How Do I Know I’m An Insomniac?
Millions of us don’t sleep well, but have no idea whether we have insomnia or not, and therefore whether we should make an effort to resolve it, or struggle on hoping for a better night’s sleep tonight again.
What is insomnia?
Insomnia is not being able to sleep normally, by which I mean not being able to have an extended period of uninterrupted sleep that leaves you refreshed. It’s finding sleep a struggle, instead of something that comes naturally. Though insomniacs can spend whole nights awake, this does not mean no sleep.
Insomnia is a state of being seriously sleepless to the extent that it impacts negatively on your waking life; for many of us, not sleeping well dominates our lives. Whether you experience insomnia most of the time or only intermittently, it feels the same and sets off the same vicious circle.
It’s important to realize from the outset, too, that though countless books have been written on the subject, despite the impression given insomnia can’t be neatly pigeon-holed. Its causes and the way it expresses itself are too varied to bear absolute generalization.
They said, working out whether you are officially an insomniac is easy. In a nutshell, if you can’t fall asleep or stay asleep, can’t get back to sleep, and feel deprived of the benefits of sleep, you’re an insomniac.
The three prime symptoms of insomnia recognized by sleep scientists are:
- Difficulty getting off to sleep (sleep-onset insomnia): Normal sleepers take anywhere from 1-20 minutes to fall asleep. Insomniacs habitually take longer: 30 minutes and upwards, the average time bring about 1hours 15 minutes. Moreover, we can find it extremely difficult to get to sleep irrespective of how tired we are, or how little sleep we may have had the previous nights. If your insomnia is confined to not being able to fall asleep, the cause (or one of them) is likely to be that your body clock is running too late.
- Persistent waking up (sleep-maintenance insomnia): During the course of normal sleep, everyone wakes up momentarily but we are not aware of this, so sleep seems unbroken. It’s quite natural, too, to wake up if you’re too hot or too cold, need to visit the bathroom, there’s a dog barking, you’ve got a plane to catch, an important exam the next morning, etc. For an insomniac, however, waking up, and the inevitable tossing and turning and frustration because we can’t get back to sleep, is the norm. For some of us, myself included, we can either be awake for hours, or we can wake so often that sleep seems like an extended period of short naps and a perpetual state of being half-awake and never quite asleep. Sleep scientists reckon that being awake for 30 minutes or more during the night is enough to qualify for sleep-maintenance insomnia; again, the average is about 1 hour 15 minutes
- Early morning waking: Waking up early is not a symptom of insomnia. Millions of larks, and people who have a good night’s sleep, do so daily. Millions of people, too, choose to get up early and generally compensate by going to bed earlier than most of us. Waking early and not being able to go back to sleep as the norm, however, after sleep-deprived nights, and persistently waking up earlier than you feel you need, are symptoms of insomnia. If your insomnia is confined to persistently waking up earlier, two common causes are depression or a body clock that is running too early.

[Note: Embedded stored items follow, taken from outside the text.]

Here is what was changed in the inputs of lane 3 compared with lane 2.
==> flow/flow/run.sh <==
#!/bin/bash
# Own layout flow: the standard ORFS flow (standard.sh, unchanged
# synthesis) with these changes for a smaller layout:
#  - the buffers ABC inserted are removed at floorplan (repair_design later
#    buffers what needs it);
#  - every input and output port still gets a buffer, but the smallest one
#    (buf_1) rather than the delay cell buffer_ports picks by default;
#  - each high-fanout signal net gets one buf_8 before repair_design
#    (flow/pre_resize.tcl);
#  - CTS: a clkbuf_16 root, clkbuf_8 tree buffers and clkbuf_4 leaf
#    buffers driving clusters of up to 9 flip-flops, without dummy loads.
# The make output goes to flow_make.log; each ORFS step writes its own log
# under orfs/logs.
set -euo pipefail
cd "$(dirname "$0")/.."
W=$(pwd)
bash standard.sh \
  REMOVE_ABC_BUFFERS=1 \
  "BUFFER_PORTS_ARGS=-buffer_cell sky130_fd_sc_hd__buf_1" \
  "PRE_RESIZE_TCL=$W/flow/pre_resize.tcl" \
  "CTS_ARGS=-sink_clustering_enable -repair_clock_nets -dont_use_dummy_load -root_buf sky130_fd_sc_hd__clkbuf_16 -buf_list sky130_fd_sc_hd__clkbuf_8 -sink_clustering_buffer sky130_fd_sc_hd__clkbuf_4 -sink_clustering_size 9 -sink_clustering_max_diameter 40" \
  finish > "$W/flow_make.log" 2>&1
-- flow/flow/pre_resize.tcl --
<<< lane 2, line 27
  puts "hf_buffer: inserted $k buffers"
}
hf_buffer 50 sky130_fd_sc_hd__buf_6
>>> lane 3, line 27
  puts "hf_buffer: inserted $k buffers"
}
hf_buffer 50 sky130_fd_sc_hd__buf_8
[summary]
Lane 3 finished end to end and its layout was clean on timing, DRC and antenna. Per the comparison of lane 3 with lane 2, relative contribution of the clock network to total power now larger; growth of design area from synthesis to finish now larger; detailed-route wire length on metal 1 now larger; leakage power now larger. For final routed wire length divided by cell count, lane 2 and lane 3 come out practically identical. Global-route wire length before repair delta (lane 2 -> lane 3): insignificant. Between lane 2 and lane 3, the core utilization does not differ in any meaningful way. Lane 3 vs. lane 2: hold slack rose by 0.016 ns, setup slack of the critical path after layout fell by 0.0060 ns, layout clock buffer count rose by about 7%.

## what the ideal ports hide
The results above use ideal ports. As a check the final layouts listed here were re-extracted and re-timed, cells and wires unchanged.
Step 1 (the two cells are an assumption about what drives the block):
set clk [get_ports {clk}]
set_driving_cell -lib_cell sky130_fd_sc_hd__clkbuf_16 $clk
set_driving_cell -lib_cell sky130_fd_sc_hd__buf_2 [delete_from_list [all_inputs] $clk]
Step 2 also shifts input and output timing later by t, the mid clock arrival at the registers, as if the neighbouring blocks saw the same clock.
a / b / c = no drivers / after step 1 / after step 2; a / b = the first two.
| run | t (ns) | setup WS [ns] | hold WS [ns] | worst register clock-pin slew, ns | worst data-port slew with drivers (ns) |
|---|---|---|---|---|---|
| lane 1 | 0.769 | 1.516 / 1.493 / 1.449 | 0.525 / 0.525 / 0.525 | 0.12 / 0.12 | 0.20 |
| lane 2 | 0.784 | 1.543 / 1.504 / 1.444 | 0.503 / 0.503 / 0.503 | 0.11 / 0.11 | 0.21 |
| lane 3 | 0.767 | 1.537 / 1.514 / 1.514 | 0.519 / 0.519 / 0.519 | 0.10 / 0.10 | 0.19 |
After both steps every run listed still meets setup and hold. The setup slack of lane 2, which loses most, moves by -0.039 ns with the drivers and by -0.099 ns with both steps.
What follows belongs to an exercise in optimizing a design on an open flow for small area and few clock cycles; a production flow would make more cautious choices.
The RTL was checked by simulation tests, not by an equivalence proof against the original design.
Power and IR drop assume default switching activity.

$ cat design/flow/run.sh
#!/bin/bash
# synth_recipe.tcl (not shown) runs the flow's synth.tcl, then flattens the netlist and writes it again
# the make line also repeats each setting of config.mk as NAME=value (left out here)
make -C /OpenROAD-flow-scripts/flow DESIGN_CONFIG=/design/flow/config.mk WORK_HOME=/design/flow/orfs CLKGATE_MAP_FILE= SYNTH_SCRIPT=/design/flow/synth_recipe.tcl finish
$ cat design/flow/config.mk
export PLATFORM = sky130hd
export DESIGN_NAME = bq24195_csr_engine
export DESIGN_NICKNAME = bq24195_csr_engine
export VERILOG_FILES = /design/flow/design.v
export SDC_FILE = /design/flow/constraint.sdc
export NUM_CORES = 4
export LEC_CHECK = 0
export CAP_MARGIN = 20
export CORE_MARGIN = 2
export CORE_UTILIZATION = 40
export PLACE_DENSITY = 0.6
export SLEW_MARGIN = 20
$ cat design/flow/constraint.sdc
create_clock -name core_clock -period 5.0 [get_ports {clk}]
set_input_delay 1.0000 -clock core_clock [delete_from_list [all_inputs] [get_ports {clk}]]
set_output_delay 1.0000 -clock core_clock [all_outputs]
set_load 0.01 [all_outputs]
Source: an optimization exercise on an open RTL-to-GDS flow (aim: small area). Production flows keep margins and buffers that such runs may drop. Only simulation tests tie the RTL to the original design; equivalence was not proved. No driver is modelled on the clock port, so clocking that relies on it looks cheaper here than on a real chip. No activity file was given, so power comes from the tool's default toggle rates.

## job 7835
==> flow/design.v (excerpt) <==
module ticseq (
    input  wire        clk,
    input  wire        rst,         
    input  wire        wr_en,
    input  wire [4:0]  addr,
    input  wire [15:0] wdata,
    output reg  [15:0] rdata,
    output wire        data_o,
    output wire        srclk_o,
    output wire        rclk_o,
    output wire        data_oe,
    output wire        srclk_oe,
    output wire        rclk_oe,
    output wire        irq_o
);
Size: roughly 670 cells after synthesis, about 47 I/O pins.
clock: 10.0 ns
lec_check: 0
cap_margin: 20
core_margin: 2
core_utilization: 40
slew_margin: 20
standard.sh (not shown) runs the stock make flow with config.mk's settings and CLKGATE_MAP_FILE= SYNTH_SCRIPT=/design/flow/synth_recipe.tcl, a recipe that flattens the netlist after the stock synthesis.
==> flow/flow/run.sh <==
#!/bin/bash
# Own layout flow: the standard ORFS flow with
#  - synthesis as standard.sh runs it, but with an area-oriented ABC script
#    (flow/area.abc) for the combinational mapping; registers are mapped by
#    the same dfflibmap step as in the standard synthesis; adders are left
#    to ABC instead of being mapped to half/full adder cells first;
#  - the smallest buffer on the ports (every port still gets one);
#  - a clock tree of small leaf clock buffers under one strong root buffer,
#    without dummy loads; a leaf buffer whose flip-flops would see a slow
#    clock edge is upsized right after CTS (flow/cts_fix.tcl).
# Each tool's output goes to its own log in this folder (and ORFS's logs
# under orfs/logs/).
set -euo pipefail
W=$(pwd)
export OWN_ABC_SCRIPT="$W/flow/area.abc"
cat flow/abc_override.tcl synth_recipe.tcl > own_synth.tcl

bash standard.sh \
  SYNTH_SCRIPT="$W/own_synth.tcl" \
  ABC_AREA=1 \
  ADDER_MAP_FILE= \
  POST_CTS_TCL="$W/flow/cts_fix.tcl" \
  BUFFER_PORTS_ARGS="-buffer_cell sky130_fd_sc_hd__buf_1" \
  CTS_ARGS="-sink_clustering_enable -repair_clock_nets -dont_use_dummy_load -root_buf sky130_fd_sc_hd__clkbuf_16 -buf_list sky130_fd_sc_hd__clkbuf_4" \
  finish > "$W/orfs_make.log" 2>&1
Other scripts of this flow, unchanged in this note and not shown: flow/flow/abc_override.tcl, flow/flow/area.abc, flow/flow/cts_fix.tcl
Job 7835 ran to completion and came out clean on the timing, design-rule and antenna checks.
For job 4613, these inputs were changed with respect to job 7835:
diff --git a/flow/flow/run.sh b/flow/flow/run.sh
--- a/flow/flow/run.sh
+++ b/flow/flow/run.sh
@@ -20,4 +20,5 @@
   ABC_AREA=1 \
   ADDER_MAP_FILE= \
+  SLEW_MARGIN=0 CAP_MARGIN=0 GPL_TIMING_DRIVEN=0 \
   POST_CTS_TCL="$W/flow/cts_fix.tcl" \
   BUFFER_PORTS_ARGS="-buffer_cell sky130_fd_sc_hd__buf_1" \
[summary]
What the final checks of job 4613 revealed, after a flow that finished every stage, was a layout that fails on max-capacitance violations, max-slew violations. Global-route wire length before repair: lower on job 4613. Non-clock buffer count, job 7835 and job 4613: lower on job 4613. Delta(routing usage on met2, job 4613 - job 7835) < 0. Compared with job 7835, in job 4613 post-route setup TNS neither gained nor lost much, first-iteration DRC count neither gained nor lost much, clock network power share picked up an extra 0.7 points, sequential share of layout area neither gained nor lost much.

ticseq, a different RTL version from the one above (not shown whole).
For scale: roughly 47 I/O pins, about 6800 sq um of cells after synthesis.
## ticseq
module ticseq (
    input  wire        clk,
    input  wire        rst,         
    input  wire        wr_en,
    input  wire [4:0]  addr,
    input  wire [15:0] wdata,
    output reg  [15:0] rdata,
    output wire        data_o,
    output wire        srclk_o,
    output wire        rclk_o,
    output wire        data_oe,
    output wire        srclk_oe,
    output wire        rclk_oe,
    output wire        irq_o
);
export LEC_CHECK = 0
export CAP_MARGIN = 20
export CORE_MARGIN = 2
export CORE_UTILIZATION = 40
export SLEW_MARGIN = 20
create_clock -name core_clock -period 10.0 [get_ports {clk}]
==> flow/flow/run.sh <==
#!/bin/bash
# Own layout flow: the standard ORFS flow with
#  - synthesis as standard.sh runs it, but with area-oriented ABC scripts
#    (flow/abc*.abc, the smallest of their mappings is kept) for the
#    combinational mapping; registers are mapped by
#    the same dfflibmap step as in the standard synthesis; adders are left
#    to ABC instead of being mapped to half/full adder cells first;
#  - the smallest buffer on the ports (every port still gets one);
#  - a clock tree of small leaf clock buffers under one strong root buffer,
#    without dummy loads; a leaf buffer whose flip-flops would see a slow
#    clock edge is upsized right after CTS (flow/cts_fix.tcl).
# Each tool's output goes to its own log in this folder (and ORFS's logs
# under orfs/logs/).
set -euo pipefail
W=$(pwd)
export OWN_ABC_SCRIPTS="$W/flow/abc1.abc $W/flow/abc2.abc $W/flow/abc3.abc $W/flow/abc4.abc $W/flow/abc5.abc"
cat flow/abc_override.tcl synth_recipe.tcl > own_synth.tcl

bash standard.sh \
  SYNTH_SCRIPT="$W/own_synth.tcl" \
  ABC_AREA=1 \
  ADDER_MAP_FILE= \
  CORE_UTILIZATION=65 GPL_TIMING_DRIVEN=0 \
  POST_CTS_TCL="$W/flow/cts_fix.tcl" \
  BUFFER_PORTS_ARGS="-buffer_cell sky130_fd_sc_hd__buf_1" \
  CTS_ARGS="-sink_clustering_enable -repair_clock_nets -dont_use_dummy_load -root_buf sky130_fd_sc_hd__clkbuf_16 -buf_list sky130_fd_sc_hd__clkbuf_4" \
  finish > "$W/orfs_make.log" 2>&1
Other scripts of this flow, unchanged in this note and not shown: flow/flow/abc1.abc, flow/flow/abc2.abc, flow/flow/abc3.abc, flow/flow/abc4.abc, flow/flow/abc5.abc, flow/flow/abc_override.tcl, flow/flow/cts_fix.tcl
==> next run, changes <==
--- a/flow/flow/run.sh
+++ b/flow/flow/run.sh
@@ -22,3 +22,2 @@
   ADDER_MAP_FILE= \
-  CORE_UTILIZATION=65 GPL_TIMING_DRIVEN=0 \
   POST_CTS_TCL="$W/flow/cts_fix.tcl" \
Effect:
- The changed run finished clean
- hold slack is about the same
- first-iteration DRC count drops by 18%
- power climbs by 1.1%
- maximum frequency climbs by 7.2%
- sequential power barely changes
- die area climbs by 60%
- wire length climbs by 10%
- synthesized cell count is unchanged
- register-to-register slack improves by 0.24 ns
- sequential cell count is unchanged
- final area climbs by 1.5%
==> next run, changes <==
--- a/flow/flow/run.sh
+++ b/flow/flow/run.sh
@@ -22,2 +22,3 @@
   ADDER_MAP_FILE= \
+  CORE_UTILIZATION=65 \
   POST_CTS_TCL="$W/flow/cts_fix.tcl" \
Result: The changed run produced a clean layout. Core utilization increases by 27 points. Critical path depth does not change. Synthesized cell count is unchanged. Total power shrinks by 1.5%. Design area decreases by 1.5%. Routed wire length shrinks by about 9%. Final cell count drops by about 8%. Worst setup slack degrades by 0.14 ns.
==> next run, changes <==
--- a/flow/flow/run.sh
+++ b/flow/flow/run.sh
@@ -22,3 +22,3 @@
   ADDER_MAP_FILE= \
-  CORE_UTILIZATION=65 \
+  CORE_UTILIZATION=65 SLEW_MARGIN=10 CAP_MARGIN=10 \
   POST_CTS_TCL="$W/flow/cts_fix.tcl" \
Effect:
- The new run ran to the end with no violations
- critical path depth does not change
- design area is unchanged
- clock power is about the same
- global-route usage does not change
- total power is unchanged
- clock-buffer cell count does not change
- setup slack is unchanged
- worst hold slack does not change
- cell count stays the same

==> re-timing with driven ports <==
No port has a modelled driver above. Below, the same layouts with a new extraction and two added sets of constraints. Step 1 (the two cells are an assumption about what drives the block):
set clk [get_ports {clk}]
set_driving_cell -lib_cell sky130_fd_sc_hd__clkbuf_16 $clk
set_driving_cell -lib_cell sky130_fd_sc_hd__buf_2 [delete_from_list [all_inputs] $clk]
Step 2 adds t to the input delays and takes it off the output delays; t is the mean of the earliest and latest rising clock arrival at the registers after step 1. Input paths then give back, and output paths get back, about the clock's delay inside the block. a / b / c = no drivers / after step 1 / after step 2; a / b = the first two.
| run | t (ns) | setup WS [ns] | worst setup path after step 2 | cell pins on the clock port's net |
|---|---|---|---|---|
| job 7835 | 0.406 | 1.820 / 1.801 / 1.395 | input to register | 1 |
| job 4613 | 0.412 | 1.214 / 1.231 / 0.819 | input to register | 1 |
| the first run of note 2 | 0.395 | 1.852 / 1.870 / 1.475 | input to register | 1 |
| the second run of note 2 | 0.415 | 2.401 / 2.416 / 2.001 | input to register | 1 |
| the third run of note 2 | 0.389 | 2.261 / 2.280 / 1.891 | input to register | 1 |
| the fourth run of note 2 | 0.389 | 2.261 / 2.280 / 1.891 | input to register | 1 |
For job 7835, which loses most, drivers alone change the setup slack by -0.019 ns; drivers and shift together by -0.425 ns.
This design comes from an exercise in tuning for small area, a short achievable clock period and few clock cycles on the open sky130 flow, not from production work. The RTL was checked by simulation tests, not by an equivalence proof against the original design. Power and IR drop assume default switching activity.

==> flow/design.v <==
module pissoff_det (
    input  wire        clk,
    input  wire        rst,           
    input  wire        cmd_valid,
    output wire        cmd_ready,
    input  wire [31:0] cmd_data,
    input  wire        cmd_timer,     
    output reg         rsp_valid,
    output reg  [31:0] rsp_data,
    output reg  [3:0]  rsp_fault,
    output wire        adc_req,
    input  wire        adc_valid,
    input  wire [9:0]  adc_data,
    output reg         emit,
    output reg         ind
);
    localparam [9:0]  SENSOR_MAX = 10'd1023;
    localparam [15:0] CAL_MAX    = 16'd300;
    localparam [15:0] CAL_STEP   = 16'd5;
    localparam [7:0]  DET_TRIGGER = 8'd4;
    localparam [7:0] OP_MEASURE   = 8'h20;
    localparam [7:0] OP_GET_AVG   = 8'h21;
    localparam [7:0] OP_START     = 8'h22;
    localparam [7:0] OP_STOP      = 8'h23;
    localparam [7:0] OP_TICK      = 8'h24;
    localparam [7:0] OP_IS_ALARM  = 8'h25;
    localparam [7:0] OP_CALIBRATE = 8'h26;
    localparam [7:0] OP_ARM_BLINK = 8'h30;
    localparam [7:0] OP_DISARM    = 8'h31;
    localparam [7:0] OP_READ_REG  = 8'h40;
    localparam [3:0] F_NONE        = 4'h0;
    localparam [3:0] F_ILLEGAL     = 4'h1;
    localparam [3:0] F_RESERVED    = 4'h2;
    localparam [3:0] F_WRONG_AGENT = 4'h3;
    localparam [3:0] F_PMODE_BUSY  = 4'h6;
    localparam [3:0] F_BAD_REGNO   = 4'h7;
    localparam [3:0] F_UNWRITTEN   = 4'h9;
    localparam [1:0] PM_OFF = 2'd0, PM_BLINK = 2'd1, PM_DETECT = 2'd2;
    localparam [2:0] S_IDLE  = 3'd0,
                     S_MEAS  = 3'd1,    
                     S_FIN   = 3'd2,    
                     S_CHECK = 3'd3;    
    reg  [1:0]  pmode;
    reg  [15:0] thresh;
    reg         thresh_valid;
    reg  [7:0]  pos;
    reg  [7:0]  neg;
    reg         started;         
    reg  [7:0]  det_err;
    reg  [2:0]  state;
    reg  [7:0]  op;
    reg  [13:0] acc;             
    reg  [3:0]  scnt;            
    reg  [1:0]  phase;           
    reg  [2:0]  ivl;             
    reg  [9:0]  s1, s2;
    reg  [12:0] bsum;
    reg  [13:0] dsum;
    reg  [15:0] cal_t;
    reg  [4:0]  cal_j;
    reg         cal_first;
    assign cmd_ready = (state == S_IDLE);
    assign adc_req   = (state == S_MEAS);
    wire [7:0]  c_op  = cmd_data[31:24];
    wire [15:0] c_rsv = cmd_data[23:8];
    wire [7:0]  c_a8  = cmd_data[7:0];
    wire c_known = (c_op == OP_MEASURE) || (c_op == OP_GET_AVG) ||
                   (c_op == OP_START) || (c_op == OP_STOP) ||
                   (c_op == OP_TICK) || (c_op == OP_IS_ALARM) ||
                   (c_op == OP_CALIBRATE) || (c_op == OP_ARM_BLINK) ||
                   (c_op == OP_DISARM) || (c_op == OP_READ_REG);
    wire regno_ok = (c_a8 == 8'h0C) || (c_a8 >= 8'h10 && c_a8 <= 8'h17);
    wire regno_unwritten = ((c_a8 == 8'h10) && !thresh_valid) ||
                           ((c_a8 == 8'h12 || c_a8 == 8'h13 || c_a8 == 8'h14) && !started);
    reg [3:0] c_fault;
    always @(*) begin
        c_fault = F_NONE;
        if (!c_known)
            c_fault = F_ILLEGAL;
        else if (c_rsv != 16'd0 || (c_op != OP_READ_REG && c_a8 != 8'd0))
            c_fault = F_RESERVED;
        else if (cmd_timer != (c_op == OP_TICK))
            c_fault = F_WRONG_AGENT;
        else begin
            case (c_op)
                OP_MEASURE, OP_GET_AVG:
                    if (pmode == PM_DETECT) c_fault = F_PMODE_BUSY;
                OP_START, OP_CALIBRATE, OP_ARM_BLINK:
                    if (pmode != PM_OFF) c_fault = F_PMODE_BUSY;
                OP_STOP:
                    if (pmode == PM_BLINK) c_fault = F_PMODE_BUSY;
                OP_DISARM:
                    if (pmode == PM_DETECT) c_fault = F_PMODE_BUSY;
                OP_TICK:
                    if (pmode != PM_DETECT) c_fault = F_WRONG_AGENT;
                    else if (!thresh_valid) c_fault = F_UNWRITTEN;
                OP_IS_ALARM:
                    if (!started) c_fault = F_UNWRITTEN;
                OP_READ_REG:
                    if (!regno_ok) c_fault = F_BAD_REGNO;
                    else if (regno_unwritten) c_fault = F_UNWRITTEN;
                default: ;
            endcase
        end
    end
    wire alarm = (pos > DET_TRIGGER);
    reg [31:0] reg_rdata;
    always @(*) begin
        case (c_a8)
            8'h0C:   reg_rdata = {30'd0, pmode};
            8'h10:   reg_rdata = {16'd0, thresh};
            8'h11:   reg_rdata = {31'd0, thresh_valid};
            8'h12:   reg_rdata = {24'd0, pos};
            8'h13:   reg_rdata = {24'd0, neg};
            8'h14:   reg_rdata = {31'd0, alarm};
            8'h15:   reg_rdata = {31'd0, ind};
            8'h16:   reg_rdata = {31'd0, emit};
            8'h17:   reg_rdata = {24'd0, det_err};
            default: reg_rdata = 32'd0;
        endcase
    end
    wire        take    = adc_req && adc_valid;
    wire [13:0] acc_nxt = acc + {4'd0, adc_data};
    wire [9:0]  ovs     = acc_nxt[13:4];                  
    wire [9:0]  d21     = (ovs >= s1) ? (ovs - s1) : (s1 - ovs);
    wire [9:0]  d23     = (s2 >= ovs) ? (s2 - ovs) : (ovs - s2);
    wire [9:0]  davg    = dsum[13:4];                     
    wire [9:0]  bavg    = bsum[12:3];                     
    wire [9:0]  head    = SENSOR_MAX - bavg;
    wire [9:0]  divisor = (head == 10'd0) ? 10'd1 : head;
    wire [19:0] dividend = davg * 10'd1000;
    wire [19:0] quot    = dividend / {10'd0, divisor};
    wire [15:0] nd      = (quot > 20'd65535) ? 16'hFFFF : quot[15:0];
    task start_measure;
        begin
            state <= S_MEAS;
            acc   <= 14'd0;
            scnt  <= 4'd0;
            phase <= 2'd0;
            ivl   <= 3'd0;
            bsum  <= 13'd0;
            dsum  <= 14'd0;
        end
    endtask
    task respond(input [31:0] data);
        begin
            rsp_valid <= 1'b1;
            rsp_data  <= data;
            rsp_fault <= F_NONE;
            state     <= S_IDLE;
        end
    endtask
    always @(posedge clk) begin
        if (rst) begin
            state        <= S_IDLE;
            op           <= 8'd0;
            pmode        <= PM_OFF;
            thresh       <= 16'd0;
            thresh_valid <= 1'b0;
            pos          <= 8'd0;
            neg          <= 8'd0;
            started      <= 1'b0;
            det_err      <= 8'd0;
            emit         <= 1'b0;
            ind          <= 1'b0;
            rsp_valid    <= 1'b0;
            rsp_data     <= 32'd0;
            rsp_fault    <= F_NONE;
            acc          <= 14'd0;
            scnt         <= 4'd0;
            phase        <= 2'd0;
            ivl          <= 3'd0;
            s1           <= 10'd0;
            s2           <= 10'd0;
            bsum         <= 13'd0;
            dsum         <= 14'd0;
            cal_t        <= 16'd0;
            cal_j        <= 5'd0;
            cal_first    <= 1'b0;
        end else begin
            rsp_valid <= 1'b0;
            case (state)
            S_IDLE: begin
                if (cmd_valid) begin
                    op <= c_op;
                    if (c_fault != F_NONE) begin
                        rsp_valid <= 1'b1;
                        rsp_data  <= 32'd0;
                        rsp_fault <= c_fault;
                    end else begin
                        case (c_op)
                            OP_MEASURE, OP_GET_AVG, OP_TICK:
                                start_measure;
                            OP_CALIBRATE: begin
                                cal_first <= 1'b1;
                                start_measure;
                            end
                            OP_START: begin
                                pos     <= 8'd0;
                                neg     <= 8'd0;
                                started <= 1'b1;
                                ind     <= 1'b0;
                                pmode   <= PM_DETECT;
                                respond(32'd0);
                            end
                            OP_STOP: begin
                                pmode <= PM_OFF;
                                ind   <= 1'b0;
                                respond(32'd0);
                            end
                            OP_IS_ALARM:
                                respond({31'd0, alarm});
                            OP_ARM_BLINK: begin
                                pmode <= PM_BLINK;
                                respond(32'd0);
                            end
                            OP_DISARM: begin
                                if (pmode == PM_BLINK) begin
                                    pmode <= PM_OFF;
                                    ind   <= 1'b0;
                                end
                                respond(32'd0);
                            end
                            default:   
                                respond(reg_rdata);
                        endcase
                    end
                end
            end
            S_MEAS: begin
                if (take) begin
                    if (scnt != 4'd15) begin
                        acc  <= acc_nxt;
                        scnt <= scnt + 4'd1;
                    end else begin
                        acc  <= 14'd0;
                        scnt <= 4'd0;
                        if (op == OP_GET_AVG) begin
                            respond({22'd0, ovs});
                        end else begin
                            case (phase)
                                2'd0: begin
                                    s1    <= ovs;
                                    bsum  <= bsum + {3'd0, ovs};
                                    emit  <= 1'b1;
                                    phase <= 2'd1;
                                end
                                2'd1: begin
                                    s2    <= ovs;
                                    dsum  <= dsum + {4'd0, d21};
                                    emit  <= 1'b0;
                                    phase <= 2'd2;
                                end
                                default: begin
                                    dsum  <= dsum + {4'd0, d23};
                                    phase <= 2'd0;
                                    ivl   <= ivl + 3'd1;
                                    if (ivl == 3'd7)
                                        state <= S_FIN;
                                end
                            endcase
                        end
                    end
                end
            end
            S_FIN: begin
                case (op)
                    OP_MEASURE:
                        respond({6'd0, head, nd});
                    OP_TICK: begin
                        if (nd >= thresh) begin
                            pos <= pos + 8'd1;
                            neg <= 8'd0;
                            ind <= 1'b1;
                        end else begin
                            if (neg + 8'd1 == 8'd2) begin
                                pos <= 8'd0;
                                neg <= 8'd0;
                            end else begin
                                neg <= neg + 8'd1;
                            end
                            ind <= 1'b0;
                        end
                        respond(32'd0);
                    end
                    default: begin   
                        if (cal_first) begin
                            cal_first <= 1'b0;
                            cal_t     <= nd;
                            state     <= S_CHECK;
                        end else if (nd >= cal_t) begin
                            cal_t <= cal_t + CAL_STEP;
                            state <= S_CHECK;
                        end else if (cal_j == 5'd31) begin
                            thresh       <= cal_t + CAL_STEP;
                            thresh_valid <= 1'b1;
                            respond(32'd1);
                        end else begin
                            cal_j <= cal_j + 5'd1;
                            start_measure;
                        end
                    end
                endcase
            end
            S_CHECK: begin
                if (cal_t >= CAL_MAX) begin
                    det_err <= 8'd6;
                    respond(32'd0);
                end else begin
                    cal_j <= 5'd0;
                    start_measure;
                end
            end
            default:
                state <= S_IDLE;
            endcase
        end
    end
endmodule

If you experience any, all or any combination of the three symptoms above, you have insomnia. In the US, to ‘qualify as an insomniac you must typically take at least 30 minutes to fall asleep, sleep fewer than six hours and/or wake up frequently, though increasingly sleep doctors rely more on the subjective diagnosis of the patient.
If the symptoms are temporary and lasting less than a month, due to whatever cause don’t be unduly concerned, though do make an effort to do the simple things outlined in Part 3 to help you sleep better and restore your natural sleep patterns sooner. If your symptoms persist for more than a month, you qualify, medically speaking, as a chronic insomniac and you must do something about it.